__REQUIREMENT__
Below are the records; give again exactly the line with "(xop == OP_SP);", the line with "wire [31:0] e_dsrc", and each line that lies between them, and nothing besides.

-- DATA RECORDS follows --

Context: an optimization exercise on an open-source flow, tuned for small area, a short achievable clock period and few clock cycles per item. The choices shown serve that exercise and are no tape-out recipe. The RTL was checked by simulation tests, not by an equivalence proof against the original design.

[flow/design.v]
module lce_loop (
    input  wire         clk,
    input  wire         rst,
    input  wire         start,
    input  wire         reinit,
    input  wire         load,
    input  wire [31:0]  load_val,
    input  wire [31:0]  y_in,
    input  wire [31:0]  sp_in,
    input  wire         sp_scaled,
    input  wire [31:0]  sp_gain,
    input  wire [4:0]   sp_shift,
    input  wire [31:0]  sp_offset,
    input  wire         ff_en,
    input  wire [31:0]  ff_x,
    input  wire [31:0]  ff_x0,
    input  wire [4:0]   ff_xs,
    input  wire [543:0] ff_y,
    input  wire [31:0]  kp,
    input  wire [31:0]  ki,
    input  wire [31:0]  kd,
    input  wire [31:0]  kf,
    input  wire [4:0]   sh_p,
    input  wire [4:0]   sh_i,
    input  wire [4:0]   sh_d,
    input  wire [4:0]   sh_f,
    input  wire         den,
    input  wire [31:0]  out_min,
    input  wire [31:0]  out_max,
    input  wire [31:0]  slew,
    input  wire [31:0]  i_min,
    input  wire [31:0]  i_max,
    output reg          done,
    output wire [31:0]  u_out,
    output wire [31:0]  i_out,
    output wire [31:0]  e_out,
    output wire [31:0]  sp_out,
    output wire         isat,
    output wire         osat,
    output wire         rsat
);
    localparam [2:0] OP_NONE = 3'd0,
                     OP_SP   = 3'd1,
                     OP_P    = 3'd2,
                     OP_RAW  = 3'd3,
                     OP_FF   = 3'd4,
                     OP_DF   = 3'd5,
                     OP_DI   = 3'd6;
    function [31:0] sat34;
        input [33:0] v;
        begin
            if (v[33] == 1'b0 && v[32:31] != 2'b00)
                sat34 = 32'h7FFF_FFFF;
            else if (v[33] == 1'b1 && v[32:31] != 2'b11)
                sat34 = 32'h8000_0000;
            else
                sat34 = v[31:0];
        end
    endfunction
    function [33:0] sx;
        input [31:0] v;
        begin
            sx = {{2{v[31]}}, v};
        end
    endfunction
    function lt34;
        input [33:0] a;
        input [33:0] b;
        begin
            lt34 = $signed(a) < $signed(b);
        end
    endfunction
    function [29:0] benc;
        input [19:0] d;
        reg   [20:0] x;
        reg   [2:0]  g;
        integer      k;
        begin
            x = {d, 1'b0};
            for (k = 0; k < 10; k = k + 1) begin
                g = x[2*k +: 3];
                benc[k]      = g[0] ^ g[1];
                benc[10 + k] = (g == 3'b011) || (g == 3'b100);
                benc[20 + k] = g[2] & ~(g[1] & g[0]);
            end
        end
    endfunction
    function fits20;
        input [32:0] b;
        begin
            fits20 = (b[32:19] == {14{b[19]}});
        end
    endfunction
    function [29:0] benc0;
        input [32:0] b;
        reg   [29:0] e_lo, e_hi;
        begin
            e_lo  = benc(b[19:0]);
            e_hi  = benc({{6{b[32]}}, b[32:19]});
            benc0 = fits20(b) ? e_lo : e_hi;
        end
    endfunction
    reg         busy;
    reg  [3:0]  cnt;
    reg         f_sc, f_fe, f_de, f_ri;    
    reg  [31:0] u_r, i_r, e_r, sp_r, d_r, ep_r;
    reg         isat_r, osat_r, rsat_r;
    reg  [32:0] ma;         
    reg  [29:0] mbe;        
    reg  [18:0] mlo;        
    reg         mbw;        
    reg  [4:0]  msh;
    reg  [2:0]  mop;
    reg         mv;         
    reg         pass;       
    reg  [44:0] r1;         
    reg  [63:0] rp;         
    reg  [3:0]  rsh;        
    reg  [2:0]  xop;        
    reg  [31:0] t_off;      
    reg  [31:0] t_y;        
    reg  [31:0] t_fx;       
    reg  [31:0] t_fx0;      
    reg  [4:0]  xs_r;
    reg  [31:0] t_sl;       
    reg  [31:0] t_lo;       
    reg  [31:0] t_hi;       
    reg  [31:0] omn, omx, imn, imx;
    reg  [31:0] ylo;        
    reg  [32:0] yhi;        
    reg  [25:0] fr;         
    reg  [31:0] p_r;        
    reg  [31:0] s_r;        
    reg         dfix;       
    reg         r_min, r_max;
    assign u_out  = u_r;
    assign i_out  = i_r;
    assign e_out  = e_r;
    assign sp_out = sp_r;
    assign isat   = isat_r;
    assign osat   = osat_r;
    assign rsat   = rsat_r;
    reg [2:0] ld_op;
    reg [3:0] c_s, c_ire, c_fin;
    always @(*) begin
        ld_op = OP_NONE;
        c_ire = 4'd15;
        case ({f_sc, f_ri, f_de, f_fe})
            4'b0011: begin
                case (cnt) 4'd1: ld_op = OP_RAW; 4'd2: ld_op = OP_FF; 4'd3: ld_op = OP_DF;
                           4'd4: ld_op = OP_P;   4'd5: ld_op = OP_DI; default: ; endcase
                c_s = 4'd6; c_fin = 4'd7;
            end
            4'b0010: begin
                case (cnt) 4'd1: ld_op = OP_RAW; 4'd2: ld_op = OP_P; 4'd3: ld_op = OP_DF;
                           4'd4: ld_op = OP_DI; default: ; endcase
                c_s = 4'd5; c_fin = 4'd6;
            end
            4'b0001: begin
                case (cnt) 4'd1: ld_op = OP_P; 4'd2: ld_op = OP_FF; 4'd3: ld_op = OP_DI;
                           default: ; endcase
                c_s = 4'd4; c_fin = 4'd5;
            end
            4'b0000: begin
                case (cnt) 4'd1: ld_op = OP_P; 4'd2: ld_op = OP_DI; default: ; endcase
                c_s = 4'd3; c_fin = 4'd4;
            end
            4'b0101, 4'b0111: begin
                case (cnt) 4'd1: ld_op = OP_P; 4'd2: ld_op = OP_FF; 4'd3: ld_op = OP_DI;
                           default: ; endcase
                c_ire = 4'd5; c_s = 4'd6; c_fin = 4'd7;
            end
            4'b0100, 4'b0110: begin
                case (cnt) 4'd1: ld_op = OP_P; 4'd2: ld_op = OP_DI; default: ; endcase
                c_ire = 4'd4; c_s = 4'd5; c_fin = 4'd6;
            end
            4'b1011: begin
                case (cnt) 4'd2: ld_op = OP_FF; 4'd3: ld_op = OP_RAW; 4'd4: ld_op = OP_P;
                           4'd5: ld_op = OP_DF; 4'd6: ld_op = OP_DI; default: ; endcase
                c_s = 4'd7; c_fin = 4'd8;
            end
            4'b1010: begin
                case (cnt) 4'd2: ld_op = OP_P; 4'd3: ld_op = OP_RAW; 4'd5: ld_op = OP_DF;
                           4'd6: ld_op = OP_DI; default: ; endcase
                c_s = 4'd7; c_fin = 4'd8;
            end
            4'b1001: begin
                case (cnt) 4'd2: ld_op = OP_FF; 4'd3: ld_op = OP_P; 4'd4: ld_op = OP_DI;
                           default: ; endcase
                c_s = 4'd5; c_fin = 4'd6;
            end
            4'b1000: begin
                case (cnt) 4'd2: ld_op = OP_P; 4'd3: ld_op = OP_DI; default: ; endcase
                c_s = 4'd4; c_fin = 4'd5;
            end
            4'b1101, 4'b1111: begin
                case (cnt) 4'd2: ld_op = OP_FF; 4'd3: ld_op = OP_P; 4'd4: ld_op = OP_DI;
                           default: ; endcase
                c_ire = 4'd6; c_s = 4'd7; c_fin = 4'd8;
            end
            default: begin  
                case (cnt) 4'd2: ld_op = OP_P; 4'd3: ld_op = OP_DI; default: ; endcase
                c_ire = 4'd5; c_s = 4'd6; c_fin = 4'd7;
            end
        endcase
    end
    wire stall   = mv && mbw && !pass;
    wire adv     = busy && !stall;
    wire s_now   = adv && (cnt == c_s);
    wire ire_now = adv && (cnt == c_ire);
    wire fin_now = adv && (cnt == c_fin);
    wire [63:0] m_acc = pass ? {r1, 19'd0} : 64'd0;
    reg  [63:0] m_sum;
    reg  [34:0] b_x;
    reg  [63:0] b_negs;
    integer     bi;
    localparam [63:0] B_K = 64'hFFEA_AAAC_0000_0000;  
    always @(*) begin
        b_negs = 64'd0;
        m_sum  = m_acc + B_K;
        for (bi = 0; bi < 10; bi = bi + 1) begin
            b_x   = mbe[bi] ? {{2{ma[32]}}, ma} : mbe[10 + bi] ? {ma[32], ma, 1'b0} : 35'd0;
            b_x   = b_x ^ {35{mbe[20 + bi]}};
            b_negs[2*bi] = mbe[20 + bi];
            m_sum = m_sum + ({29'd0, ~b_x[34], b_x[33:0]} << (2*bi));
        end
        m_sum = m_sum + b_negs;
    end
    reg  [31:0] x_thr;      
    integer     ti;
    always @(*) begin
        for (ti = 0; ti < 32; ti = ti + 1)
            x_thr[ti] = (ti >= {1'b0, rsh});
    end
    wire [63:0] x_sh  = $signed(rp) >>> rsh;
    wire [31:0] x_ovm = rp[62:31] ^ {32{rp[63]}};
    wire        x_ov  = |(x_ovm & x_thr);
    wire [31:0] x_q   = !x_ov ? x_sh[31:0] : (rp[63] ? 32'h8000_0000 : 32'h7FFF_FFFF);
    wire        x_ff  = (xop == OP_FF);
    wire [33:0] x_t   = (x_ov && !x_ff) ? (rp[63] ? 34'h3_8000_0000 : 34'h0_7FFF_FFFF) : x_sh[33:0];
    reg  [33:0] xa_b;
    always @(*) begin
        case (xop)
            OP_SP:   xa_b = sx(t_off);
            OP_RAW:  xa_b = ~sx(d_r);
            OP_DF:   xa_b = sx(d_r);
            default: xa_b = sx(ylo);
        endcase
    end
    wire [33:0] xa_s  = x_t + xa_b + {33'd0, (xop == OP_RAW)};
    wire        x_sp   = (xop == OP_SP);
    wire [33:0] spo_s  = xa_s;
    wire [33:0] spy_s  = sx(x_q) + sx(t_off) - sx(t_y);
    wire        spo_hi = !spo_s[33] && spo_s[32:31] != 2'b00;
    wire        spo_lo =  spo_s[33] && spo_s[32:31] != 2'b11;
    wire [31:0] e_max  = t_y[31] ? 32'h7FFF_FFFF : {1'b0, ~t_y[30:0]};    
    wire [31:0] e_min  = sat34(34'h3_8000_0000 - sx(t_y));                 
    wire [31:0] e_scl  = spo_hi ? e_max : spo_lo ? e_min : sat34(spy_s);
    wire [31:0] e_uns  = sat34({ma[32], ma} - sx(t_y));
    wire [31:0] sp_val = x_sp ? sat34(spo_s) : ma[31:0];
    wire [31:0] e_val  = x_sp ? e_scl : e_uns;
    wire        e_now  = x_sp || (cnt == 4'd1 && !f_sc);
    wire [31:0] e_cur  = e_now ? e_val : e_r;
    wire [31:0] e_dsrc = (cnt == 4'd1 && !f_sc) ? e_uns : e_r;
    wire [31:0] de_val = sat34(sx(e_dsrc) - sx(ep_r));
    wire [31:0] rd_val = sat34(xa_s);
    wire [33:0] dn_s   = xa_s;
    wire [31:0] dn_val = sat34(dn_s);
    wire [32:0] t_x    = {t_fx[31], t_fx} - {t_fx0[31], t_fx0};
    wire [32:0] t_sh   = t_x >> xs_r;
    wire        t_neg  = t_x[32];
    wire        t_top  = |t_sh[32:4];
    wire [4:0]  t_i    = t_neg ? 5'd0 : t_top ? 5'd16 : {1'b0, t_sh[3:0]};
    wire [25:0] t_f    = (t_neg || t_top) ? 26'd0 : (t_x[25:0] & ~(26'h3FF_FFFF << xs_r));
    wire [4:0]  t_i1   = (t_i == 5'd16) ? 5'd16 : t_i + 5'd1;
    wire [31:0] t_y0   = ff_y[t_i * 32 +: 32];
    wire [31:0] t_y1   = ff_y[t_i1 * 32 +: 32];
    wire [32:0] dy_val = yhi - {ylo[31], ylo};
    wire [33:0] s_w    = (xop == OP_FF || xop == OP_P || xop == OP_DF) ? x_t : 34'd0;
    wire [31:0] s_p    = (xop == OP_P) ? 32'd0 : p_r;
    wire [35:0] s_t1   = {{4{ylo[31]}}, ylo};
    wire [35:0] s_t2   = {{4{s_p[31]}}, s_p};
    wire [35:0] s_t3   = {{4{i_r[31]}}, i_r};
    wire [35:0] s_t4   = {{4{d_r[31]}}, d_r};
    wire [35:0] s_a1   = s_t1 ^ s_t2 ^ s_t3;
    wire [35:0] s_b1   = {(s_t1[34:0] & s_t2[34:0]) | (s_t1[34:0] & s_t3[34:0]) |
                          (s_t2[34:0] & s_t3[34:0]), 1'b0};
    wire [35:0] s_c1   = s_a1 ^ s_b1 ^ s_t4;
    wire [35:0] s_c2   = {(s_a1[34:0] & s_b1[34:0]) | (s_a1[34:0] & s_t4[34:0]) |
                          (s_b1[34:0] & s_t4[34:0]), 1'b0};
    wire [35:0] s_t5   = {{2{s_w[33]}}, s_w};
    wire [35:0] s_d1   = s_c1 ^ s_c2 ^ s_t5;
    wire [35:0] s_d2   = {(s_c1[34:0] & s_c2[34:0]) | (s_c1[34:0] & s_t5[34:0]) |
                          (s_c2[34:0] & s_t5[34:0]), 1'b0};
    wire [35:0] s_sum  = s_d1 + s_d2;
    wire [31:0] s_val  = ($signed(s_sum) > 36'sh0_7FFF_FFFF) ? 32'h7FFF_FFFF :
                         ($signed(s_sum) < -36'sh0_8000_0000) ? 32'h8000_0000 : s_sum[31:0];
    wire        dn_ov  = (dn_s[33:31] != 3'b000) && (dn_s[33:31] != 3'b111);
    wire        o_ltmin = lt34(sx(s_r), sx(omn));
    wire        o_gtmax = lt34(sx(omx), sx(s_r));
    wire        o_eqmin = (s_r == omn);
    wire        o_eqmax = (s_r == omx);
    wire        o_eqlim = (omn == omx);
    wire        o_ltl   = lt34(sx(s_r), sx(t_lo));
    wire        o_gth   = lt34(sx(t_hi), sx(s_r));
    wire        di_pos  = !x_q[31] && (x_q != 32'd0);
    wire        di_neg  = x_q[31];
    wire        i_hold  = ((o_gtmax || o_eqmax || o_eqlim) && di_pos) ||
                          ((o_ltmin || o_eqmin || o_eqlim) && di_neg);
    wire [34:0] iv_a    = ire_now ? {u_r[31], sx(u_r)}  : {i_r[31], sx(i_r)};
    wire [34:0] iv_b    = ire_now ? ~{ylo[31], sx(ylo)} : {x_q[31], sx(x_q)};
    wire [34:0] iv_c    = ire_now ? ~{p_r[31], sx(p_r)} : 35'd0;
    wire [34:0] iv_k    = ire_now ? 35'd2 : 35'd0;
    wire [34:0] in_sum  = iv_a + iv_b + iv_c + iv_k;
    wire [34:0] in_dlo  = iv_a + iv_b + iv_c + iv_k - {imn[31], sx(imn)};
    wire [34:0] in_dhi  = {imx[31], sx(imx)} - iv_a - iv_b - iv_c - iv_k;
    wire        in_lo   = in_dlo[34];
    wire        in_hi   = in_dhi[34];
    wire [31:0] in_val  = in_lo ? imn : in_hi ? imx : in_sum[31:0];
    wire [33:0] lo2    = sx(u_r) - sx(t_sl);
    wire [33:0] hi2    = sx(u_r) + sx(t_sl);
    wire        mn_gt_hi = lt34(hi2, sx(omn));
    wire        mn_lt_lo = lt34(sx(omn), lo2);
    wire        mx_lt_lo = lt34(sx(omx), lo2);
    wire        mx_gt_hi = lt34(hi2, sx(omx));
    wire [31:0] b_lo   = mn_gt_hi ? hi2[31:0] : mn_lt_lo ? lo2[31:0] : omn;
    wire [31:0] b_hi   = mx_lt_lo ? lo2[31:0] : mx_gt_hi ? hi2[31:0] : omx;
    reg  [32:0] nx_a, nx_b;
    reg  [4:0]  nx_sh;
    always @(*) begin
        case (ld_op)
            OP_P:    begin nx_a = {e_cur[31], e_cur};   nx_b = {kp[31], kp}; nx_sh = sh_p;  end
            OP_RAW:  begin nx_a = {de_val[31], de_val}; nx_b = {kd[31], kd}; nx_sh = sh_d;  end
            OP_FF:   begin nx_a = (cnt == 4'd2) ? dy_val : yhi;
                           nx_b = {7'd0, fr};                                nx_sh = xs_r;  end
            OP_DF:   begin nx_a = {rd_val[31], rd_val}; nx_b = {kf[31], kf}; nx_sh = sh_f;  end
            default: begin nx_a = {e_cur[31], e_cur};   nx_b = {ki[31], ki}; nx_sh = sh_i;  end
        endcase
    end
    wire [32:0] sg_b = {sp_gain[31], sp_gain};
    always @(posedge clk) begin
        t_off  <= sp_offset;
        t_y    <= y_in;
        t_fx   <= ff_x;
        t_fx0  <= ff_x0;
        xs_r   <= ff_xs;
        t_sl   <= slew;
        omn    <= out_min;
        omx    <= out_max;
        imn    <= i_min;
        imx    <= i_max;
        f_sc   <= sp_scaled;
        f_fe   <= ff_en;
        f_de   <= den && !reinit;
        f_ri   <= reinit;
        t_lo   <= b_lo;
        t_hi   <= b_hi;
        r_min  <= mn_lt_lo || mn_gt_hi;
        r_max  <= mx_lt_lo || mx_gt_hi;
    end
    always @(posedge clk) begin
        if (rst) begin
            busy   <= 1'b0;
            cnt    <= 4'd0;
            done   <= 1'b0;
            mv     <= 1'b0;
            pass   <= 1'b0;
            dfix   <= 1'b0;
            xop    <= OP_NONE;
            u_r    <= 32'd0;
            i_r    <= 32'd0;
            e_r    <= 32'd0;
            sp_r   <= 32'd0;
            d_r    <= 32'd0;
            ep_r   <= 32'd0;
            isat_r <= 1'b0;
            osat_r <= 1'b0;
            rsat_r <= 1'b0;
        end else begin
            done <= 1'b0;
            if (!busy) begin
                ma     <= {sp_in[31], sp_in};
                mbe    <= benc0(sg_b);
                mlo    <= sg_b[18:0];
                mbw    <= !fits20(sg_b);
                msh    <= sp_shift;
                mop    <= OP_SP;
                xop    <= OP_NONE;
                pass   <= 1'b0;
                dfix   <= 1'b0;
                if (start) begin
                    busy <= 1'b1;
                    cnt  <= 4'd1;
                    mv   <= sp_scaled;
                end else if (load) begin
                    u_r <= load_val;
                end
            end else if (stall) begin
                r1   <= m_sum[44:0];
                mbe  <= benc({1'b0, mlo});
                pass <= 1'b1;
            end else begin
                cnt  <= cnt + 4'd1;
                pass <= 1'b0;
                if (mv) begin
                    rp  <= msh[4] ? {{16{m_sum[63]}}, m_sum[63:16]} : m_sum;
                    rsh <= msh[3:0];
                    xop <= mop;
                end else begin
                    xop <= OP_NONE;
                end
                mv <= (ld_op != OP_NONE);
                if (ld_op != OP_NONE) begin
                    ma  <= nx_a;
                    mbe <= benc0(nx_b);
                    mlo <= nx_b[18:0];
                    mbw <= !fits20(nx_b);
                    msh <= nx_sh;
                    mop <= ld_op;
                end
                if (cnt == 4'd1) begin
                    ylo   <= f_fe ? t_y0 : 32'd0;
                    yhi   <= f_fe ? {t_y1[31], t_y1} : 33'd0;
                    fr    <= t_f;
                    if (!f_de)
                        d_r <= 32'd0;
                end
                if (cnt == 4'd2)
                    yhi <= dy_val;
                if (e_now) begin
                    sp_r <= sp_val;
                    e_r  <= e_val;
                end
                case (xop)
                    OP_FF:  ylo <= xa_s[31:0];
                    OP_P:   p_r <= x_q;
                    OP_DF:  d_r <= dn_val;
                    default: ;
                endcase
                if (ire_now) begin
                    i_r <= in_val;
                    d_r <= 32'd0;
                end
                if (s_now) begin
                    s_r  <= s_val;
                    dfix <= (xop == OP_DF) && dn_ov;
                end
                if (fin_now) begin
                    if (dfix) begin
                        s_r  <= s_val;
                        dfix <= 1'b0;
                        cnt  <= cnt;
                    end else begin
                        u_r    <= o_ltl ? t_lo[31:0] : o_gth ? t_hi[31:0] : s_r;
                        osat_r <= o_ltmin || o_gtmax;
                        rsat_r <= o_ltmin ? r_min : o_gtmax ? r_max : (o_ltl || o_gth);
                        if (i_hold) begin
                            isat_r <= 1'b0;
                        end else begin
                            i_r    <= in_val;
                            isat_r <= in_lo || in_hi;
                        end
                        ep_r <= e_r;
                        done <= 1'b1;
                        busy <= 1'b0;
                        cnt  <= 4'd0;
                        mv   <= 1'b0;
                    end
                end
            end
        end
    end
endmodule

-- DATA RECORDS concluded --

__WRITTEN ANSWER__
    wire        x_sp   = (xop == OP_SP);
    wire [33:0] spo_s  = xa_s;
    wire [33:0] spy_s  = sx(x_q) + sx(t_off) - sx(t_y);
    wire        spo_hi = !spo_s[33] && spo_s[32:31] != 2'b00;
    wire        spo_lo =  spo_s[33] && spo_s[32:31] != 2'b11;
    wire [31:0] e_max  = t_y[31] ? 32'h7FFF_FFFF : {1'b0, ~t_y[30:0]};    
    wire [31:0] e_min  = sat34(34'h3_8000_0000 - sx(t_y));                 
    wire [31:0] e_scl  = spo_hi ? e_max : spo_lo ? e_min : sat34(spy_s);
    wire [31:0] e_uns  = sat34({ma[32], ma} - sx(t_y));
    wire [31:0] sp_val = x_sp ? sat34(spo_s) : ma[31:0];
    wire [31:0] e_val  = x_sp ? e_scl : e_uns;
    wire        e_now  = x_sp || (cnt == 4'd1 && !f_sc);
    wire [31:0] e_cur  = e_now ? e_val : e_r;
    wire [31:0] e_dsrc = (cnt == 4'd1 && !f_sc) ? e_uns : e_r;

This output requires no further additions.